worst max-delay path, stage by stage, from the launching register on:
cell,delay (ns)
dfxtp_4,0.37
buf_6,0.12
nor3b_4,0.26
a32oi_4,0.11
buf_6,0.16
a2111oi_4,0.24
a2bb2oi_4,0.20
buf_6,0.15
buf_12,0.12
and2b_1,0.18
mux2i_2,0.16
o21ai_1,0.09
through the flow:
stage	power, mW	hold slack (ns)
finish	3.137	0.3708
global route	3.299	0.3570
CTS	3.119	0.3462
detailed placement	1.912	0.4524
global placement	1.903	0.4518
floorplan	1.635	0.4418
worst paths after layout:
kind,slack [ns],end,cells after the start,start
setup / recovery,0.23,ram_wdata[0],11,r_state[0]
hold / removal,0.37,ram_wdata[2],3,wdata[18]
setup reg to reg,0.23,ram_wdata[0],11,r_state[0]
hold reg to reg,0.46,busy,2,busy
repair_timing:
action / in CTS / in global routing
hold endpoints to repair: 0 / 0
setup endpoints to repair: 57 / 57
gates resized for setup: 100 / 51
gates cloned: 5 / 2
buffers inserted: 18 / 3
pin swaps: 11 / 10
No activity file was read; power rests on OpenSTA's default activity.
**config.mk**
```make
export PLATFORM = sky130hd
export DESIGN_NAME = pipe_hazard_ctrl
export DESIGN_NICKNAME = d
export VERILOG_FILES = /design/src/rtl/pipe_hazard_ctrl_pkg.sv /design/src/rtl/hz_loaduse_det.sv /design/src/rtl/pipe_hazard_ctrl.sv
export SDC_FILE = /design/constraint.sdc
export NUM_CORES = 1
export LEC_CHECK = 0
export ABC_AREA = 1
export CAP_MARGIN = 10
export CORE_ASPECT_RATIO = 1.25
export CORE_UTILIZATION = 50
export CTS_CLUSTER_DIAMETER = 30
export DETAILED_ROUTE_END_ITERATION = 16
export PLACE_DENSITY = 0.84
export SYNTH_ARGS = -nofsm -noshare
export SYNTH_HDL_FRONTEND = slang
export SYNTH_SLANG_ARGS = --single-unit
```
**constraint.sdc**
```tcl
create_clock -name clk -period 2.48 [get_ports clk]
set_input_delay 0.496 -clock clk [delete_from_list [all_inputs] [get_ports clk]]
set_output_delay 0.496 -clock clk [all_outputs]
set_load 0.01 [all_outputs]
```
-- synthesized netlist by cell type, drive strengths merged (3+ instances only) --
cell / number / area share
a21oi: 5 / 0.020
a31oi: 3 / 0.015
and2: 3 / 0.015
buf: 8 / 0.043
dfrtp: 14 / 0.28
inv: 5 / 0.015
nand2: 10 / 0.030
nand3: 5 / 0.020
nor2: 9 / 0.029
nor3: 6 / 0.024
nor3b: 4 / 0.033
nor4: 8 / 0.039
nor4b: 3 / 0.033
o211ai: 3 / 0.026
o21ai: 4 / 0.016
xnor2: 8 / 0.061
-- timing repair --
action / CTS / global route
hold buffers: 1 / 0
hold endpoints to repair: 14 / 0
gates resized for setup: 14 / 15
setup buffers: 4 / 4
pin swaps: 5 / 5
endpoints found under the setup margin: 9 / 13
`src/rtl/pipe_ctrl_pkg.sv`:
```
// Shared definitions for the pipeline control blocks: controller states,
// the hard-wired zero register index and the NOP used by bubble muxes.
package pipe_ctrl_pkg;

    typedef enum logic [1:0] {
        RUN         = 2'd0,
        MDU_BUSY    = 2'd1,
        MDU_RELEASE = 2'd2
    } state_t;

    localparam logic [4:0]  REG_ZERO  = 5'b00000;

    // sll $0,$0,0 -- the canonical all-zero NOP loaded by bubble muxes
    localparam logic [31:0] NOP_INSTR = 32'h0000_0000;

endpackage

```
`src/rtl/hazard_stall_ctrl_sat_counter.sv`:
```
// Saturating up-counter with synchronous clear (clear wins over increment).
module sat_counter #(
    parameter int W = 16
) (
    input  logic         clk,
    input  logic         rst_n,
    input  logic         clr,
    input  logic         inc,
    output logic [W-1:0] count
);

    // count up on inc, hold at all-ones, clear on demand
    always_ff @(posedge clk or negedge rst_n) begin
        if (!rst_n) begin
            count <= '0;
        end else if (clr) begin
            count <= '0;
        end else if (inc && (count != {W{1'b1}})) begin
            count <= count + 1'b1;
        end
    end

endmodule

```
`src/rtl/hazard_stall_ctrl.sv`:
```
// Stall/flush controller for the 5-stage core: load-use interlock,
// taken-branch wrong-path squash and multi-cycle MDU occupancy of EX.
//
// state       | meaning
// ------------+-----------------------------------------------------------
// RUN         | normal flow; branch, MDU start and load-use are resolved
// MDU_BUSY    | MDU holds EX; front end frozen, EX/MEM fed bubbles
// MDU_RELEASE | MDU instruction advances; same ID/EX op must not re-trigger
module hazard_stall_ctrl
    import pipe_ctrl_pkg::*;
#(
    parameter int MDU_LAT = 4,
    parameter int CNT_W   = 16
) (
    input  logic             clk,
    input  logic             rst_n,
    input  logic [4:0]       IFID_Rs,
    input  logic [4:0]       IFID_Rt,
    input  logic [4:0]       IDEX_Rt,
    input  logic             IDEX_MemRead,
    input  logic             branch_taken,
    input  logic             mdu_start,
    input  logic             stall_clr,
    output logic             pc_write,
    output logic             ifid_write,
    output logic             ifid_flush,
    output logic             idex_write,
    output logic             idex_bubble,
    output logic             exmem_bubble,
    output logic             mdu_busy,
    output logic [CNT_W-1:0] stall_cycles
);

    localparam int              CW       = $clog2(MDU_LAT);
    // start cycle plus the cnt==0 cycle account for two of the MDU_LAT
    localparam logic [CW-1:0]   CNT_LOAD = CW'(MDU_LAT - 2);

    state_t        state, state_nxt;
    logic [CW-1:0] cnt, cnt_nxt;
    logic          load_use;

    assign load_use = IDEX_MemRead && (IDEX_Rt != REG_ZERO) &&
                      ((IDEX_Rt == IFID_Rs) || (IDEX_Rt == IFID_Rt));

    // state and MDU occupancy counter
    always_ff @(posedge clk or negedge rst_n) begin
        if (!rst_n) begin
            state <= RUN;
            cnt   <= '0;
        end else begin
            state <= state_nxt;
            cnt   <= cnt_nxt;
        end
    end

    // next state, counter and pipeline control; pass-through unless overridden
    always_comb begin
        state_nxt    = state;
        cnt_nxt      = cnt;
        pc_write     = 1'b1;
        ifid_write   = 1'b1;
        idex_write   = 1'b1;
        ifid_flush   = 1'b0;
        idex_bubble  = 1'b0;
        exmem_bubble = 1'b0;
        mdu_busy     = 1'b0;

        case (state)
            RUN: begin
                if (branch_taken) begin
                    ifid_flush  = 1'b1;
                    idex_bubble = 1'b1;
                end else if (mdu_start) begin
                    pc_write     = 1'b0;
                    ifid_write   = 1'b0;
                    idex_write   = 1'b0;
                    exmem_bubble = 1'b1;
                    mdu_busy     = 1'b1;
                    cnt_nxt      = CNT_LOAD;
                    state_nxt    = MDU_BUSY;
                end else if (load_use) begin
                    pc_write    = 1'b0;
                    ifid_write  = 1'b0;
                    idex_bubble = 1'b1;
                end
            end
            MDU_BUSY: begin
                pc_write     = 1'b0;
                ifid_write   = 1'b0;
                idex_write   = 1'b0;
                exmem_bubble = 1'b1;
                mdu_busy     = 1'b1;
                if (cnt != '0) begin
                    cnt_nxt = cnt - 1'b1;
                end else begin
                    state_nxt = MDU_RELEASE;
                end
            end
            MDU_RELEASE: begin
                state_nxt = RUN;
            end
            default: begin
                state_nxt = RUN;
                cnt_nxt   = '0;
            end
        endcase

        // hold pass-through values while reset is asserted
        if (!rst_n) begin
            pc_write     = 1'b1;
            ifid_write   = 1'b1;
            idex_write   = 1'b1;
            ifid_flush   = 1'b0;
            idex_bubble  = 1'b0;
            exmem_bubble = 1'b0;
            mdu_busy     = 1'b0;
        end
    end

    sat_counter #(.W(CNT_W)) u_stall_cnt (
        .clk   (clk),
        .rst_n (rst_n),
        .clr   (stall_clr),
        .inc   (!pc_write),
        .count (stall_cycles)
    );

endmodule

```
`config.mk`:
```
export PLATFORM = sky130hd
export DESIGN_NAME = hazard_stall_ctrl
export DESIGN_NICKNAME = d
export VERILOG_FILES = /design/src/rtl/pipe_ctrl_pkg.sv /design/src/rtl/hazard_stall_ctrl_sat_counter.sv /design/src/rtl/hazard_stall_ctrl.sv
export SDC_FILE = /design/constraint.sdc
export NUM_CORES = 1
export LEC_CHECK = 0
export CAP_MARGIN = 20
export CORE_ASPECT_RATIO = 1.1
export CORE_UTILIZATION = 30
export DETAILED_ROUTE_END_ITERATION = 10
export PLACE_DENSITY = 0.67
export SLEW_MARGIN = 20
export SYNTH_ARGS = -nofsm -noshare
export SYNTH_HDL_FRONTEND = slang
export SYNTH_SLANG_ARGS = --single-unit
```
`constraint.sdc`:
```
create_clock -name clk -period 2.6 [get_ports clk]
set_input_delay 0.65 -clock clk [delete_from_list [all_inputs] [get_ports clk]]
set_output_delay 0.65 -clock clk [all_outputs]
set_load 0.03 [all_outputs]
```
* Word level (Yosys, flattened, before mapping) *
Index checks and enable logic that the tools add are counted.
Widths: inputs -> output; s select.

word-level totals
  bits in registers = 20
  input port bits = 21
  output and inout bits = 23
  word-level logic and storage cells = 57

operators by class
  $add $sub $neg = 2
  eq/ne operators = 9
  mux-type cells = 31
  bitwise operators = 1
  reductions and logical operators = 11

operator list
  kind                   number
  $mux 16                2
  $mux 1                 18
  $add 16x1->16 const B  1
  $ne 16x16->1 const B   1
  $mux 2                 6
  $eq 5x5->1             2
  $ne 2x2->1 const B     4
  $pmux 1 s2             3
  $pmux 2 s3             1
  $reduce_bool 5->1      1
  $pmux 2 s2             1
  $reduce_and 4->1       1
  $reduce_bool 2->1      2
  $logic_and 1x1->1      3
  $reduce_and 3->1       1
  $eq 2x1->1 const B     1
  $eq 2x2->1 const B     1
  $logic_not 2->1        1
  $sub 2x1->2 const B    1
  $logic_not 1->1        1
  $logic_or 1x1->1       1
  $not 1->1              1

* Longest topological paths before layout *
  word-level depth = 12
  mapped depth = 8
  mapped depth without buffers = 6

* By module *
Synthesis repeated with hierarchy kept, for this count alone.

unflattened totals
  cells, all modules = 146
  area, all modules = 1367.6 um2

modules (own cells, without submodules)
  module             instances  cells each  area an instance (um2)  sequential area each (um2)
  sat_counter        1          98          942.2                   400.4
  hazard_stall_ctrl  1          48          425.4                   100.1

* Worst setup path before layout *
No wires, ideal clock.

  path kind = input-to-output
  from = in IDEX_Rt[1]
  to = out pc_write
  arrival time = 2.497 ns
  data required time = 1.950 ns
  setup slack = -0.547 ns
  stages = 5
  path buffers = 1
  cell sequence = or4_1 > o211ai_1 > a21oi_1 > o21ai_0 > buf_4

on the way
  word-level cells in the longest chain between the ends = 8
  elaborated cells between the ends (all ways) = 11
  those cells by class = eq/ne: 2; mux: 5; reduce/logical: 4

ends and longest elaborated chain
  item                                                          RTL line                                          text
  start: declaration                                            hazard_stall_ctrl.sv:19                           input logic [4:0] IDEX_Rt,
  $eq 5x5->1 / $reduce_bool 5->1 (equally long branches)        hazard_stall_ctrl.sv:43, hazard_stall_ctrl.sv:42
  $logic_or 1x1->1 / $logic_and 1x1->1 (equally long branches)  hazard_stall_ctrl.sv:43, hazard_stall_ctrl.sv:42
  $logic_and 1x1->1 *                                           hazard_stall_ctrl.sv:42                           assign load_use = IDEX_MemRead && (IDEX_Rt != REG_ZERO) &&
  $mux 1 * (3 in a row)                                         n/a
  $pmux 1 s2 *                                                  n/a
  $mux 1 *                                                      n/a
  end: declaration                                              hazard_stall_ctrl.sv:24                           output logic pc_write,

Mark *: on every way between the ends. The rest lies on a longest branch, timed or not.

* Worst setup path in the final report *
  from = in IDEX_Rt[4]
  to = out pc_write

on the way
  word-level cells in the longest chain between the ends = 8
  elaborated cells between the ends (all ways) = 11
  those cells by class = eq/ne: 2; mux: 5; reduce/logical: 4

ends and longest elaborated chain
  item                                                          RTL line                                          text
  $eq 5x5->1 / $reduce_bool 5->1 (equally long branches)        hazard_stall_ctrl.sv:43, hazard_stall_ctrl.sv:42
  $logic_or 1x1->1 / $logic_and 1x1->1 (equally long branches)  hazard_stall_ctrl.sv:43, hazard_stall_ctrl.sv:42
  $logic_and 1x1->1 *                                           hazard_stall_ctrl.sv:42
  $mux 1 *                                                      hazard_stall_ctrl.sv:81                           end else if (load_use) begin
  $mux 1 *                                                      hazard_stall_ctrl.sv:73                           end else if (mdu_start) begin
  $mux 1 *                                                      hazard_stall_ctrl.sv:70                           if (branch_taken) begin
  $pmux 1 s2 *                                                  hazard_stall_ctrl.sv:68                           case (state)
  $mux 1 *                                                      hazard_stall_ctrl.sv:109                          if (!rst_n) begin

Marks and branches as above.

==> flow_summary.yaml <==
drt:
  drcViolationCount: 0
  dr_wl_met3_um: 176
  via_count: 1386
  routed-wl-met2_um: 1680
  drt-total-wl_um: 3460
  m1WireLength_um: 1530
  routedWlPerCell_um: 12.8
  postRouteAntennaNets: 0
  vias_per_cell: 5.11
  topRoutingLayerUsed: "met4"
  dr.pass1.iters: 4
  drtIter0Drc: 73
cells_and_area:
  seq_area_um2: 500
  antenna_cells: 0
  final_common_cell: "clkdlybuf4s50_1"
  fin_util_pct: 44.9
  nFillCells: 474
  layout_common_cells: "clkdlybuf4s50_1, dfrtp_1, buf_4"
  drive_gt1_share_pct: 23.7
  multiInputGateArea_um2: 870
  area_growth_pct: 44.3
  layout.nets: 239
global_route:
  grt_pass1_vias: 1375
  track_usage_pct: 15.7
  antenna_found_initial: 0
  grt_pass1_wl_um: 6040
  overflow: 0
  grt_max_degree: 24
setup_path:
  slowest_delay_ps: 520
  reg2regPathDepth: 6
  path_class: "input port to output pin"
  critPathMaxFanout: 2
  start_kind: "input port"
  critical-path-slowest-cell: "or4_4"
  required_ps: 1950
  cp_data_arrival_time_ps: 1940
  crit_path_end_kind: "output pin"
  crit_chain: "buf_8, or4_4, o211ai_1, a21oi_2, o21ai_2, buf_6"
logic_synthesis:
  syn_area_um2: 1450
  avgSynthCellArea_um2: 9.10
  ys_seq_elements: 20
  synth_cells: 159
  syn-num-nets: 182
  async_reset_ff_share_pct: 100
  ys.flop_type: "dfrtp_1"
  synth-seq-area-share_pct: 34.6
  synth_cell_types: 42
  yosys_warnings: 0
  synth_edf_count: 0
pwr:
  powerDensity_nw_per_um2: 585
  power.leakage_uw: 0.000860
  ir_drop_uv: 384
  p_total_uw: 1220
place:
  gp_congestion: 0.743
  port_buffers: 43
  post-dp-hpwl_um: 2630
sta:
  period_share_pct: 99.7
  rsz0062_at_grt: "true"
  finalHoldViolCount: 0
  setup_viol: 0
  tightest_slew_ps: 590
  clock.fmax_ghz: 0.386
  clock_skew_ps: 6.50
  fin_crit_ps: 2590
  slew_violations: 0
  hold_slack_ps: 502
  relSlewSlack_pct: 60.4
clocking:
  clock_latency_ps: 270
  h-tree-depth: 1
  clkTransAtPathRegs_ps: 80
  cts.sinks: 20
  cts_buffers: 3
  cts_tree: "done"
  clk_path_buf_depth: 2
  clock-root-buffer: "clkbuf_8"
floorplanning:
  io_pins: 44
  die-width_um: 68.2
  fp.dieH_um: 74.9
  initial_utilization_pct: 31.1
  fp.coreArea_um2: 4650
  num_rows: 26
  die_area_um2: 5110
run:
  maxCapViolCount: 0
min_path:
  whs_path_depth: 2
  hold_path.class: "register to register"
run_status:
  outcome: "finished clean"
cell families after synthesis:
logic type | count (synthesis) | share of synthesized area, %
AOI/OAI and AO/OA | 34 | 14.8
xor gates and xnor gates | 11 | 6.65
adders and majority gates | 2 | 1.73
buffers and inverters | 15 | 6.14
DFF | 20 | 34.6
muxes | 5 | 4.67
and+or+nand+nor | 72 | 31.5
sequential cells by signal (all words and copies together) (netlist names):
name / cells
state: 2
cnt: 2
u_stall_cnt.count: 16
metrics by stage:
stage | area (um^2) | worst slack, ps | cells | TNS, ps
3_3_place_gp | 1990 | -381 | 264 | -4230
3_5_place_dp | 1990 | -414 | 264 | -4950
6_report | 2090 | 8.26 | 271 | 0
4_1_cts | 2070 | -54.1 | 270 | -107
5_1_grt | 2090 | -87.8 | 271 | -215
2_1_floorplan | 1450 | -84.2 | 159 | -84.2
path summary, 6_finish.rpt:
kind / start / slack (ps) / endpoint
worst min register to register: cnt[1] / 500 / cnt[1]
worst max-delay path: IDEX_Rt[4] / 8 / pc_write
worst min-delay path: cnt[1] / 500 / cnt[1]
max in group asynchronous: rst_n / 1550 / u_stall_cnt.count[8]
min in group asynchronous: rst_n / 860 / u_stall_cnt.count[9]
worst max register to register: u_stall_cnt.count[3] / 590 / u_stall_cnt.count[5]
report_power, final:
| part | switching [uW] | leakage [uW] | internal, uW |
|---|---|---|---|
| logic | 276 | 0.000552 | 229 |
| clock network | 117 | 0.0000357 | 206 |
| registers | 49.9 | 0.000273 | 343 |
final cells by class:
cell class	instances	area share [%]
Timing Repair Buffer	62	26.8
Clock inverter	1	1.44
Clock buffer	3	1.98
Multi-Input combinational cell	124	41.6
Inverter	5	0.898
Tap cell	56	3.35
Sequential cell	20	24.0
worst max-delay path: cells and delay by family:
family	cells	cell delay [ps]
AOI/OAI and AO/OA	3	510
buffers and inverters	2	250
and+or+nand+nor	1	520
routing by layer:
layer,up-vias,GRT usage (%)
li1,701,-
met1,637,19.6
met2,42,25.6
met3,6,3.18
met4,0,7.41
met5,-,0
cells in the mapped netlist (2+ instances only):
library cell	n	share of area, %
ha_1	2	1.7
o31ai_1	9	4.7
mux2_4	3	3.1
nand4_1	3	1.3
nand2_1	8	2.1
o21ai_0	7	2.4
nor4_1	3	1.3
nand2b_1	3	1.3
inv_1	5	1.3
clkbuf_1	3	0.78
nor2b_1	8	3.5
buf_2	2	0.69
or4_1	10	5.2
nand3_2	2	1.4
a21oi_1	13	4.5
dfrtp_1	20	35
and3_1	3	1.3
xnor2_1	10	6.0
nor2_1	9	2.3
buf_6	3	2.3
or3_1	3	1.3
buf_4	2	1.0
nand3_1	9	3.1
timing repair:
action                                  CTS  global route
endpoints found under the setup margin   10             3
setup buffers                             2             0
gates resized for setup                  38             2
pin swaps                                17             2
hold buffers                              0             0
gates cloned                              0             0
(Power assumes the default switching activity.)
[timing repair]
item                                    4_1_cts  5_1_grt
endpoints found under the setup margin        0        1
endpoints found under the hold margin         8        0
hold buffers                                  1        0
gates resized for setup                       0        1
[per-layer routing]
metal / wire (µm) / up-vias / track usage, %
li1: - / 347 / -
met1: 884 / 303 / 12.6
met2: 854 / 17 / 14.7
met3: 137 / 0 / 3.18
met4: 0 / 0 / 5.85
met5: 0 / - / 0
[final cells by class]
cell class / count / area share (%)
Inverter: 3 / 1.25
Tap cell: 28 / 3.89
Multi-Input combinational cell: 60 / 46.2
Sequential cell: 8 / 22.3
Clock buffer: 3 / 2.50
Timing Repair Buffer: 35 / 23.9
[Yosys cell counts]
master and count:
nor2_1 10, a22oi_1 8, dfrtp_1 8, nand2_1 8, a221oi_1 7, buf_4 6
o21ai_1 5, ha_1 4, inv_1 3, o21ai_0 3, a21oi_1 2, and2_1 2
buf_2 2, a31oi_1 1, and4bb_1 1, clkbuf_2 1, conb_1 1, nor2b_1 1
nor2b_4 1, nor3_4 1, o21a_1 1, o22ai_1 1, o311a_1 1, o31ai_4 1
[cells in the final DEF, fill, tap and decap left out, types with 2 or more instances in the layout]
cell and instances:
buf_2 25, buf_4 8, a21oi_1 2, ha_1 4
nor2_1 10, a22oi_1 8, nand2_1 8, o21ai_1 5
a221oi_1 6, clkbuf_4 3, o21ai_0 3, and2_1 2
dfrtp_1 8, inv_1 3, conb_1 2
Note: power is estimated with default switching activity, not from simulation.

| PROBLEM TO WORK ON |
Give an exact copy of the lines above from the line with "nor4b: 3 / 0.033" up to and including the line with "pin swaps: 5 / 5", and leave everything else out.

| TASK OUTPUT |
nor4b: 3 / 0.033
o211ai: 3 / 0.026
o21ai: 4 / 0.016
xnor2: 8 / 0.061
-- timing repair --
action / CTS / global route
hold buffers: 1 / 0
hold endpoints to repair: 14 / 0
gates resized for setup: 14 / 15
setup buffers: 4 / 4
pin swaps: 5 / 5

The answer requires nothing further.